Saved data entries

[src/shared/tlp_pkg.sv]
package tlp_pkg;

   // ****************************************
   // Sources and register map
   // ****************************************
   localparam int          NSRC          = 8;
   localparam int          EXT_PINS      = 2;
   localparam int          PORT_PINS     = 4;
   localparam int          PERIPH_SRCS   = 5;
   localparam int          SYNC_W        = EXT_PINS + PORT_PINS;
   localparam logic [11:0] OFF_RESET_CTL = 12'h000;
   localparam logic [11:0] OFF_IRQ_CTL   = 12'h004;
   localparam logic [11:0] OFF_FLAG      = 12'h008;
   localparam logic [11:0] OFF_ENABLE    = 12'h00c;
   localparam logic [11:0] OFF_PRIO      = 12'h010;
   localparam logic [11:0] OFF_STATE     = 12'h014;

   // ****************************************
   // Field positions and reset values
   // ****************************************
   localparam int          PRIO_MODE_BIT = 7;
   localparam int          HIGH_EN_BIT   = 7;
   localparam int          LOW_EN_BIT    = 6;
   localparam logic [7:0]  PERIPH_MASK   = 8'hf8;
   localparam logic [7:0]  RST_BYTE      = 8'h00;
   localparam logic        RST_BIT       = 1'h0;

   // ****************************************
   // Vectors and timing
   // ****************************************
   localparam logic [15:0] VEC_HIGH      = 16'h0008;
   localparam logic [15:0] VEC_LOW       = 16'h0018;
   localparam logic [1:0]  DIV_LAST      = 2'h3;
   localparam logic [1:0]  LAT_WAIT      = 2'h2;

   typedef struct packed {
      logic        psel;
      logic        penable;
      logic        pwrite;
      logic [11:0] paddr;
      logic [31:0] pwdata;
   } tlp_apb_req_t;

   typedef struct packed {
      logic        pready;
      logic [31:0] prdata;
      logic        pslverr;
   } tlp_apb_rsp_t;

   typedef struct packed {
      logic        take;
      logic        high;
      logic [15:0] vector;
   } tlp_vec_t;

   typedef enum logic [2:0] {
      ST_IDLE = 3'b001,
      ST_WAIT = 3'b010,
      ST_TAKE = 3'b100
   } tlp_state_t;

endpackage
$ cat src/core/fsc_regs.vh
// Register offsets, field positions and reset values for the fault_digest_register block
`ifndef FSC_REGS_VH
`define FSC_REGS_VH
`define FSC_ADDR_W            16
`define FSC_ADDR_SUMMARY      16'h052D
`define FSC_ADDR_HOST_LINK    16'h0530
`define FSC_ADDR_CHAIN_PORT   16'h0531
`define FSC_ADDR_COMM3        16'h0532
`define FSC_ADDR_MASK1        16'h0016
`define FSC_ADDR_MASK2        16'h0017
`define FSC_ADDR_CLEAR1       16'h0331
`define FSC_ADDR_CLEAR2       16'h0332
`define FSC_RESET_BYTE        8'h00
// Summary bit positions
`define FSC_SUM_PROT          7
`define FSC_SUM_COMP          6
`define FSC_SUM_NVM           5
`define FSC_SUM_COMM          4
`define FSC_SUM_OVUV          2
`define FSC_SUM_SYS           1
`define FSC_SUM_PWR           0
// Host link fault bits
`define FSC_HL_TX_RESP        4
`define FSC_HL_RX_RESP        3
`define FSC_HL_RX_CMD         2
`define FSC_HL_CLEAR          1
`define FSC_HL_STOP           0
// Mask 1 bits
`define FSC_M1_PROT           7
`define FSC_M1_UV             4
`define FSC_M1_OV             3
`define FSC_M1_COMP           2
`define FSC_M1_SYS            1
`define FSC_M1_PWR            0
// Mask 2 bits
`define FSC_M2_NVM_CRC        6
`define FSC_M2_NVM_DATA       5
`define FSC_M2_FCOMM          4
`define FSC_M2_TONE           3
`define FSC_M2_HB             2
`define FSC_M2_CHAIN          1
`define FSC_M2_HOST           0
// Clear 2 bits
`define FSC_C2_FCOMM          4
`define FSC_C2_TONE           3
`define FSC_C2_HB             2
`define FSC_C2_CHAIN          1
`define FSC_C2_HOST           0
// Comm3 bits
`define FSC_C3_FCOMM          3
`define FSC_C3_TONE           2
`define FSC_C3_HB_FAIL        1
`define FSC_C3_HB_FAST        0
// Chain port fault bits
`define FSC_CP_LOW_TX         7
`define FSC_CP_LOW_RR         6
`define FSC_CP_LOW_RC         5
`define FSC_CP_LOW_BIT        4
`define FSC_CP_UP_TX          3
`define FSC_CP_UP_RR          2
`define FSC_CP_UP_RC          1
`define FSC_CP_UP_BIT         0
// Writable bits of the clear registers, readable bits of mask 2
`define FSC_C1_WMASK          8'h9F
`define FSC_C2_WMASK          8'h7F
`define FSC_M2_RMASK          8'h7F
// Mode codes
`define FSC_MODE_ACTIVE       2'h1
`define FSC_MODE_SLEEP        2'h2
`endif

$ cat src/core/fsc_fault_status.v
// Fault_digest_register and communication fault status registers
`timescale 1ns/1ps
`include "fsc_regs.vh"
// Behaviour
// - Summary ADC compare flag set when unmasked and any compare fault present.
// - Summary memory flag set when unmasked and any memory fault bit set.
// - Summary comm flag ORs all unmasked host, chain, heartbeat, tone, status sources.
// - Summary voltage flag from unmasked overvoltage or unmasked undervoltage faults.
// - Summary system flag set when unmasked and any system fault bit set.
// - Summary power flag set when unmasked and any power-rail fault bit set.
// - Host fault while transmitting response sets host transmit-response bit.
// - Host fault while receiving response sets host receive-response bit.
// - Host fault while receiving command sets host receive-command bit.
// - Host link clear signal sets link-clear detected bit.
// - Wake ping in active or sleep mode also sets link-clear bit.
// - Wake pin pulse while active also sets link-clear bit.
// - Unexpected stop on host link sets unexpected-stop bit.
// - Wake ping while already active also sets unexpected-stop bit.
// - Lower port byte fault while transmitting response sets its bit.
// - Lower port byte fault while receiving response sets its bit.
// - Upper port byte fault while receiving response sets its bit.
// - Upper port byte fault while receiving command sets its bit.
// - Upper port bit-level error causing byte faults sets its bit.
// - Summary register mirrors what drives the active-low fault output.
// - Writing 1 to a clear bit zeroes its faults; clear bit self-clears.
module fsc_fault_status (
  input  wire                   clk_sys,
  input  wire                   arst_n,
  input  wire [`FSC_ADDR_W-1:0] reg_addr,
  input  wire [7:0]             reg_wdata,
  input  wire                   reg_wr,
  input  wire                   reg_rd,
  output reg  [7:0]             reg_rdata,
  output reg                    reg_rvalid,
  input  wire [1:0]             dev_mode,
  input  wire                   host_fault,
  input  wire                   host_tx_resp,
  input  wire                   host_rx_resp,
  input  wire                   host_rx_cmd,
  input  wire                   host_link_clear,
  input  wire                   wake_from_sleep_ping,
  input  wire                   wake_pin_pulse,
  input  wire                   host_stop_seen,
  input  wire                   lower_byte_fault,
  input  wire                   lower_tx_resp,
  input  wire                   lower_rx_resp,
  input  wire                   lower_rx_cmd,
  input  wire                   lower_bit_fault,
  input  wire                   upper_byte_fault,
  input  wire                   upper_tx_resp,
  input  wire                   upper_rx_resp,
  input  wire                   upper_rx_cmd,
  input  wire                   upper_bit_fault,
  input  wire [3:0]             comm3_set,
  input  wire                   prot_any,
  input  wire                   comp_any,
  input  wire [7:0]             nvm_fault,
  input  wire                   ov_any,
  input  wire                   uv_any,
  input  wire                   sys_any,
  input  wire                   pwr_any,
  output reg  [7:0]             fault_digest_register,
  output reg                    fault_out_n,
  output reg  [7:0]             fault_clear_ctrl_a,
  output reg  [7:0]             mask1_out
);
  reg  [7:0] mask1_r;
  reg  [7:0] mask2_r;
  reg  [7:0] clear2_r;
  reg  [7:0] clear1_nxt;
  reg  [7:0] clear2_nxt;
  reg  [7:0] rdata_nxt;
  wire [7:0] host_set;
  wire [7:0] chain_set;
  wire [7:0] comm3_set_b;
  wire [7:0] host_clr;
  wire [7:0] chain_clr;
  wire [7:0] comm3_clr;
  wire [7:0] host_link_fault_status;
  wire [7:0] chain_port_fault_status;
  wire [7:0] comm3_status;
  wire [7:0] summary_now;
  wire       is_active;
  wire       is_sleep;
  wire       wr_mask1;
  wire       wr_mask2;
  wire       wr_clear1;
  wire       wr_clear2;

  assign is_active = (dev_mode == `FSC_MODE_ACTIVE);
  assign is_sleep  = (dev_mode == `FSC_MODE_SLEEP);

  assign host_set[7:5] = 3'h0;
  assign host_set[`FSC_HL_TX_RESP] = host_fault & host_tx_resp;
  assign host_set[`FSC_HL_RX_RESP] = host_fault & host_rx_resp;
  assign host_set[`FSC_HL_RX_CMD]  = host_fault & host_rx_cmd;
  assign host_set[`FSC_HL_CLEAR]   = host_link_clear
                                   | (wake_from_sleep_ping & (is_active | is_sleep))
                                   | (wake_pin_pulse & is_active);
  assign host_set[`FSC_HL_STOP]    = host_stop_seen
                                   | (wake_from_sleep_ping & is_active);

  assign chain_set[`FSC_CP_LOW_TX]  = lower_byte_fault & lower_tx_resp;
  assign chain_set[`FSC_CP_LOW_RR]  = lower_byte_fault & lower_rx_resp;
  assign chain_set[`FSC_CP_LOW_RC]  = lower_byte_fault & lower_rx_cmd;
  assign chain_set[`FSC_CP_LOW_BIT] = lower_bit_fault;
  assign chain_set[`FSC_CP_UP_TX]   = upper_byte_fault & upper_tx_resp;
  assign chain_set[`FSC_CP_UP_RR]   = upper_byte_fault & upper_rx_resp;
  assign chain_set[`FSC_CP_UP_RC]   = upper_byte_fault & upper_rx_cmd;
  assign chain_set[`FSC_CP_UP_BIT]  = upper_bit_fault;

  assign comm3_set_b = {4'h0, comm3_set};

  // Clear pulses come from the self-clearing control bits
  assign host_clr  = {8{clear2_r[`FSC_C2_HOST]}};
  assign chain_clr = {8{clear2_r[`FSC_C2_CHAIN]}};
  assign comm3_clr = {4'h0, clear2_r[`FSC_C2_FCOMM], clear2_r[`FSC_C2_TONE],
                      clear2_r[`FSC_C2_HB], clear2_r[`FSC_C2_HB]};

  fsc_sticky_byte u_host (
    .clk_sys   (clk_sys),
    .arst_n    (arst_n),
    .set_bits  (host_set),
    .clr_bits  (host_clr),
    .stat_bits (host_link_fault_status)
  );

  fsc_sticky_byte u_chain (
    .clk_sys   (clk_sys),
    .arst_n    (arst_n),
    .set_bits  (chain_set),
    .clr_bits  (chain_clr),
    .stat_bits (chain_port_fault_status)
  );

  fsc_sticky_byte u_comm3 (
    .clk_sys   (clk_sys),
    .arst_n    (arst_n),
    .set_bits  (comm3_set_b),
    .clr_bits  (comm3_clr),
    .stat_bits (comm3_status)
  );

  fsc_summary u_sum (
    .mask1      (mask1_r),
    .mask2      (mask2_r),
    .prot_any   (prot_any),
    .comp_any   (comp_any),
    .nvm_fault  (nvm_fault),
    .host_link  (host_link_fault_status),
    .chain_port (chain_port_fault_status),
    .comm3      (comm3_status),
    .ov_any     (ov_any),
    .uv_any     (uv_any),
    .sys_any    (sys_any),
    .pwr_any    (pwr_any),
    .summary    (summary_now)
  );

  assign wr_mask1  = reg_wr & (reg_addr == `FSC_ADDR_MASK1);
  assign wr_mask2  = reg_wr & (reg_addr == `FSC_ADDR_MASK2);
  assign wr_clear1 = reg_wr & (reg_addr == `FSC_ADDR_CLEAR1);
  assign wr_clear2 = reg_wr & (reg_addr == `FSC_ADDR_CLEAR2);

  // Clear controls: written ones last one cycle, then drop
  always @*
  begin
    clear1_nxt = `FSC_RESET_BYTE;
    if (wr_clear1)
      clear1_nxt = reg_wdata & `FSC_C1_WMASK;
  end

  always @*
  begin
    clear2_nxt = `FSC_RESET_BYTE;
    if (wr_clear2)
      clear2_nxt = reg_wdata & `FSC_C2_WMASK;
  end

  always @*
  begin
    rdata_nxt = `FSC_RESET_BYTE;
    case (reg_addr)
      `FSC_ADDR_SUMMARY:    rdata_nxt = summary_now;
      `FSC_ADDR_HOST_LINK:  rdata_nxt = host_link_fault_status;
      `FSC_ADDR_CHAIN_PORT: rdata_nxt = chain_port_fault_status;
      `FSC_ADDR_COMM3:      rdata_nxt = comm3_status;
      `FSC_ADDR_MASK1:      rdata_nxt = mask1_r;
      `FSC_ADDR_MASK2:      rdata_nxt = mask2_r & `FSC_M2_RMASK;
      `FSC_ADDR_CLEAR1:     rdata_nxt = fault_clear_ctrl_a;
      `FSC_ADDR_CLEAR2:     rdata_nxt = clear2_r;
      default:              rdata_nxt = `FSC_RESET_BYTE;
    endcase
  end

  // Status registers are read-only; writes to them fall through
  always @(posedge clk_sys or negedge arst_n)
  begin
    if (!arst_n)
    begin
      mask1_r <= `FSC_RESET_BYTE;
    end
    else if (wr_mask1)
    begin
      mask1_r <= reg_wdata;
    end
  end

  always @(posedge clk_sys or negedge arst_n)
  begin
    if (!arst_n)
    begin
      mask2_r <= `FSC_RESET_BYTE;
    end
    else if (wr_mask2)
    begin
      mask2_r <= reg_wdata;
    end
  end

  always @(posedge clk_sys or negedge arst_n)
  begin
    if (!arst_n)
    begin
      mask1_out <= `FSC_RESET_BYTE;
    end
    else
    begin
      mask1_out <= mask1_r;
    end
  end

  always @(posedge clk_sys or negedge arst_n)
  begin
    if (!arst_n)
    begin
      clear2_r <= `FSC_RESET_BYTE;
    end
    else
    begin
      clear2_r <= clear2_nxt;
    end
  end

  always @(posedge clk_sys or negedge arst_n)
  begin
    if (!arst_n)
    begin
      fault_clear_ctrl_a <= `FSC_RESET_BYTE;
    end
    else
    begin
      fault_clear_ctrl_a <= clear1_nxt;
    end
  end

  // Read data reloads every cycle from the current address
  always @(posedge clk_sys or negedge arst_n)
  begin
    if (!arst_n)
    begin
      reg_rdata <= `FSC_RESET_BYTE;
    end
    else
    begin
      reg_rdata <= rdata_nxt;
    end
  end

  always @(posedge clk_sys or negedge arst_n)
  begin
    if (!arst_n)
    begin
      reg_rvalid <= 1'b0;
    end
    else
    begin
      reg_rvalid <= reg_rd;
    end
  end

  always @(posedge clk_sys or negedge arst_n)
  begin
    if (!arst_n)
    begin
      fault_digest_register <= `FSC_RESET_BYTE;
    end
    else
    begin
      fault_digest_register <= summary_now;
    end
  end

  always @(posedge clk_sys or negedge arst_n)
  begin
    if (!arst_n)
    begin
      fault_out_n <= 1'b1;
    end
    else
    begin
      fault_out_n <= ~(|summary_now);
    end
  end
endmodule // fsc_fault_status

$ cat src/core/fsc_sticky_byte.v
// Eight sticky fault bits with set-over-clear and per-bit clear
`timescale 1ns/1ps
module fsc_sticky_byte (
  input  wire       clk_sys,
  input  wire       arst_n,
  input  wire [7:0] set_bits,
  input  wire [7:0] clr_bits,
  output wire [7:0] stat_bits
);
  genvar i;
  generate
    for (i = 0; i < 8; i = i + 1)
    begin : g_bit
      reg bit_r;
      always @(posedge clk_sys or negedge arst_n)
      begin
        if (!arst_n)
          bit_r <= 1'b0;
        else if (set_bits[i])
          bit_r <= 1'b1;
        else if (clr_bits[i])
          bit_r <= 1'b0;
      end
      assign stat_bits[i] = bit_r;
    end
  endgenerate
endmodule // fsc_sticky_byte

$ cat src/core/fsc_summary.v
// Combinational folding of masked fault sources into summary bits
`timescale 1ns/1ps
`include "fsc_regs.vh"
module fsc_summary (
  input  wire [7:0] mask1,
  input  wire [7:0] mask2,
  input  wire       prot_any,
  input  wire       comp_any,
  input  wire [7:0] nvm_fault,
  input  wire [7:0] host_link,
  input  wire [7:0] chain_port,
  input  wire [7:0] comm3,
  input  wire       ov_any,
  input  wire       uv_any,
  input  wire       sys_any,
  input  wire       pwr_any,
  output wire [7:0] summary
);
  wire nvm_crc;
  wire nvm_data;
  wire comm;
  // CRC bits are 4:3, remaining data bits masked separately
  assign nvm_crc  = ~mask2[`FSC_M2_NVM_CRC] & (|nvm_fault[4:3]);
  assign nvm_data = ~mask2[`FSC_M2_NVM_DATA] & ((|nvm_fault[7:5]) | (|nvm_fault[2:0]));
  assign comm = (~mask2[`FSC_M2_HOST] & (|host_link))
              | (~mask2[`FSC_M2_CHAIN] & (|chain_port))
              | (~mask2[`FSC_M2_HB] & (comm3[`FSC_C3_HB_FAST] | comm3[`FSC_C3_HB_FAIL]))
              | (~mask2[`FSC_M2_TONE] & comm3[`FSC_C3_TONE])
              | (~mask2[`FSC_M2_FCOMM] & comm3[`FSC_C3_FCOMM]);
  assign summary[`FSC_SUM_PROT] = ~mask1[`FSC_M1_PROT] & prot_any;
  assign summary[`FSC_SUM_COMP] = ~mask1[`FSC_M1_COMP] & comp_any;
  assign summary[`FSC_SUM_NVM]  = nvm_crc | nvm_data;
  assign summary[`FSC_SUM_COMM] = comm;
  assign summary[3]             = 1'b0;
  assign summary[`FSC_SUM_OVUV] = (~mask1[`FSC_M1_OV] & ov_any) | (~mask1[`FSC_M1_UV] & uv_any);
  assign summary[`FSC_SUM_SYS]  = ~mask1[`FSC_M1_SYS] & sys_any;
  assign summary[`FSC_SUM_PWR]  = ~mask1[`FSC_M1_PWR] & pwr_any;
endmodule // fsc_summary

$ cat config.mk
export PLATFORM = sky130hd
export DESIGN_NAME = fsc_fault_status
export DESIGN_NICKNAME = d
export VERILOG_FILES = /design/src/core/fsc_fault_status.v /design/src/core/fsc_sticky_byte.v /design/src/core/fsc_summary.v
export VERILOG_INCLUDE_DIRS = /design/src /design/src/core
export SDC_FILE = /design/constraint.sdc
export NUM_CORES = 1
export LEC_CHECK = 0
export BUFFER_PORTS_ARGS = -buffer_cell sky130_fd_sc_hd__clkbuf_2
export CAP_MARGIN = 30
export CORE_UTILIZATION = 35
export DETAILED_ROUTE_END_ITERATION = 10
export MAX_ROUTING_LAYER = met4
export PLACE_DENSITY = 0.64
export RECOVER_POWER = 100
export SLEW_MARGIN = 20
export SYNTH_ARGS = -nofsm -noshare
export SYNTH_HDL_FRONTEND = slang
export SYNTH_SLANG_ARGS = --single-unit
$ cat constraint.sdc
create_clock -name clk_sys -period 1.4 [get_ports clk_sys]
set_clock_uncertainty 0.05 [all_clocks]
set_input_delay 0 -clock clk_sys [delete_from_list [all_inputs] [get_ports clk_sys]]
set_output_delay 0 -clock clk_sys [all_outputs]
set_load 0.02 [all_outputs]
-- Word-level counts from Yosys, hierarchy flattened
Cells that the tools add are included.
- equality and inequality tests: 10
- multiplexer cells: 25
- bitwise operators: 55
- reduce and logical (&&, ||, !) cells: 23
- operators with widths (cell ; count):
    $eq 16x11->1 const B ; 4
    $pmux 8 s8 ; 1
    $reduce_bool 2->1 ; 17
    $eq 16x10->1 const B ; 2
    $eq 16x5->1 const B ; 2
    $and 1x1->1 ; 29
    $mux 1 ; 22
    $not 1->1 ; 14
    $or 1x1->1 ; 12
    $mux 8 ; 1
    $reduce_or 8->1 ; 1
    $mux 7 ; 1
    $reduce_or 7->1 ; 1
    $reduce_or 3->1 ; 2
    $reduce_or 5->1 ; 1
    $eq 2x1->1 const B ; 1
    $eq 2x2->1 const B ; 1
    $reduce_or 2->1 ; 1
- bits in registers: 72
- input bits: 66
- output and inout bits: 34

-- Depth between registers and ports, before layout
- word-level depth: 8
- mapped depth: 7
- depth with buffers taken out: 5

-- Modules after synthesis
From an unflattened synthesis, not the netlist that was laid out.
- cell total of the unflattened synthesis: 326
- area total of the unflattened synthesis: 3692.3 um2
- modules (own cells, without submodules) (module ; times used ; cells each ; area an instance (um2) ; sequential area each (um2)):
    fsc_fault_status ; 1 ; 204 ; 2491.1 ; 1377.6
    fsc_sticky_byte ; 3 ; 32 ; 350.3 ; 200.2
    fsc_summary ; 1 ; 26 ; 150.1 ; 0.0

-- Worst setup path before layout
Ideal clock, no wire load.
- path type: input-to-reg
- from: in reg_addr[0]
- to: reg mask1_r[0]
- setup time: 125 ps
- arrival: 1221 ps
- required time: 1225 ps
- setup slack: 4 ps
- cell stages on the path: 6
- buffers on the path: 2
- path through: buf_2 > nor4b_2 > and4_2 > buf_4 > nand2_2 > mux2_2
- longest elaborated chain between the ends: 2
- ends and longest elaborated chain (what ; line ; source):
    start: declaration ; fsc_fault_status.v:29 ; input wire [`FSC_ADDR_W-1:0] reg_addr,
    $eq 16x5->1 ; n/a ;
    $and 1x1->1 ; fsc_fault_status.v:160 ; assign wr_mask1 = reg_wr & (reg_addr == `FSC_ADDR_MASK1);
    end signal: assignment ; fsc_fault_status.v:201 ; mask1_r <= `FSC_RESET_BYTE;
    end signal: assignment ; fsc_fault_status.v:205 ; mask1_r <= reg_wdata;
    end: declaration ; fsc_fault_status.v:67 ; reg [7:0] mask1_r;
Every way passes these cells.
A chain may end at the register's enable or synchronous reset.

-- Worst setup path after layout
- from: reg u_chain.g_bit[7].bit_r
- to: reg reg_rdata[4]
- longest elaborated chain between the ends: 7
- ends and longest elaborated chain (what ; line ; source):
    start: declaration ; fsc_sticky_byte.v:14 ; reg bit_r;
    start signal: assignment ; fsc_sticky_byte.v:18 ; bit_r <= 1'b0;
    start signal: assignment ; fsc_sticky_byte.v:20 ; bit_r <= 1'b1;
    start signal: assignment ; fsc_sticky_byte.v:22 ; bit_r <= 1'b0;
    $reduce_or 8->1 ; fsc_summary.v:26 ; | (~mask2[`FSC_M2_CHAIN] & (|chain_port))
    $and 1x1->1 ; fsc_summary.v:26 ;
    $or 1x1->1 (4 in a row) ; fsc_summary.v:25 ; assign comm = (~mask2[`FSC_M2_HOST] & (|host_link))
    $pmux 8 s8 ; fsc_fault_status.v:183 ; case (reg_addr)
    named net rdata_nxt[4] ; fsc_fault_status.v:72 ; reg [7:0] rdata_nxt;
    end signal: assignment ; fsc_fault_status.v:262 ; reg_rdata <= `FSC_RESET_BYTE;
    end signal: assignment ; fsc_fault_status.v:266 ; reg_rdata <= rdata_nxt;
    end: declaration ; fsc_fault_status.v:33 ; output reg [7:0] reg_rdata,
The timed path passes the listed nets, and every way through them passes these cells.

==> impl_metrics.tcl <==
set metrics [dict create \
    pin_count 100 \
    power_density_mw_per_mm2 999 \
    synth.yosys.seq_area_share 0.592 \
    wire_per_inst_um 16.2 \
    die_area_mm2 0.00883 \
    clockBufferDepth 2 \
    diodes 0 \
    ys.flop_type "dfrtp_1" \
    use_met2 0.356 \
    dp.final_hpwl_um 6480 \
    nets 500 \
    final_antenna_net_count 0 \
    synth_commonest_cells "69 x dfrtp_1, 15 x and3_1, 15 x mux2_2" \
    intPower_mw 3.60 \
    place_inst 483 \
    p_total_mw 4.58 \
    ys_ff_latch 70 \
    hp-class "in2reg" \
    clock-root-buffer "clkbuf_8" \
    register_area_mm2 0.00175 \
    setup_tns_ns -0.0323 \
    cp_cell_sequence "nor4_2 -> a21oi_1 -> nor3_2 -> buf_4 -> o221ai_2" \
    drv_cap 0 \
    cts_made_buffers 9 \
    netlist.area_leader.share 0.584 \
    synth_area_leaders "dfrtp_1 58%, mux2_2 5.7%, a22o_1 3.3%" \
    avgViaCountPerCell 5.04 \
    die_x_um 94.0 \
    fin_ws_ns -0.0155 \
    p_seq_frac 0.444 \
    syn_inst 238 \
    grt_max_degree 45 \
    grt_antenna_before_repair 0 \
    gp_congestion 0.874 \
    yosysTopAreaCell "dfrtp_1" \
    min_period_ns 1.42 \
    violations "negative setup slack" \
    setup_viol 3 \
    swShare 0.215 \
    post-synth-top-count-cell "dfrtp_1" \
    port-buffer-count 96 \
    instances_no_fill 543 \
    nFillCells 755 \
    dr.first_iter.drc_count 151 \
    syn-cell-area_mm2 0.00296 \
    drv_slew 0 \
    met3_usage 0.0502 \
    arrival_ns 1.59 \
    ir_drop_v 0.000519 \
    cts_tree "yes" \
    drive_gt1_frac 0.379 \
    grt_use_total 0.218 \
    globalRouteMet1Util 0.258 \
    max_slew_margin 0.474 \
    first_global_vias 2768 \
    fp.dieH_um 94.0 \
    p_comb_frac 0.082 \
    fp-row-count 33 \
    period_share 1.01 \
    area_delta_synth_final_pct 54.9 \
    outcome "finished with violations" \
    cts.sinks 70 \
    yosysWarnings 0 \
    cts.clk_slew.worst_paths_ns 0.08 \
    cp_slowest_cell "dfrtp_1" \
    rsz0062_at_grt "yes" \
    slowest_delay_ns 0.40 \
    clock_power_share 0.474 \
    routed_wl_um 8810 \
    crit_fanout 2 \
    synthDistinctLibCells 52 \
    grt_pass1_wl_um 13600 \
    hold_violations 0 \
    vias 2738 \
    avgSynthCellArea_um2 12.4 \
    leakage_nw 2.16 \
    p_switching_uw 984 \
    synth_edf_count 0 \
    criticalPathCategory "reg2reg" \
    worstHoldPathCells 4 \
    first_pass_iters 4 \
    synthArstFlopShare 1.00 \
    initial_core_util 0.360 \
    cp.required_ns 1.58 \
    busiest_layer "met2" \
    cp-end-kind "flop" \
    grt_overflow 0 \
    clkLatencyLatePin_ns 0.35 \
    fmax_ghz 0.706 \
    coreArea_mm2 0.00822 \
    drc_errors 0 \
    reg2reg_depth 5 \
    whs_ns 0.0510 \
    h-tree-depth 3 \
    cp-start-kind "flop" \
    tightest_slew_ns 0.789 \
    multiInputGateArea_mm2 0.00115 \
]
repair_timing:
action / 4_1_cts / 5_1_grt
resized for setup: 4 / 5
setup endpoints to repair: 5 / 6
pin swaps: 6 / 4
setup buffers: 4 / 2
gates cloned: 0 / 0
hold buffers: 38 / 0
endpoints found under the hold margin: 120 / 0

### Exercise aim
Wherever a line contains the string "unflattened", copy that line from the data.

### Response area
From an unflattened synthesis, not the netlist that was laid out.
- cell total of the unflattened synthesis: 326
- area total of the unflattened synthesis: 3692.3 um2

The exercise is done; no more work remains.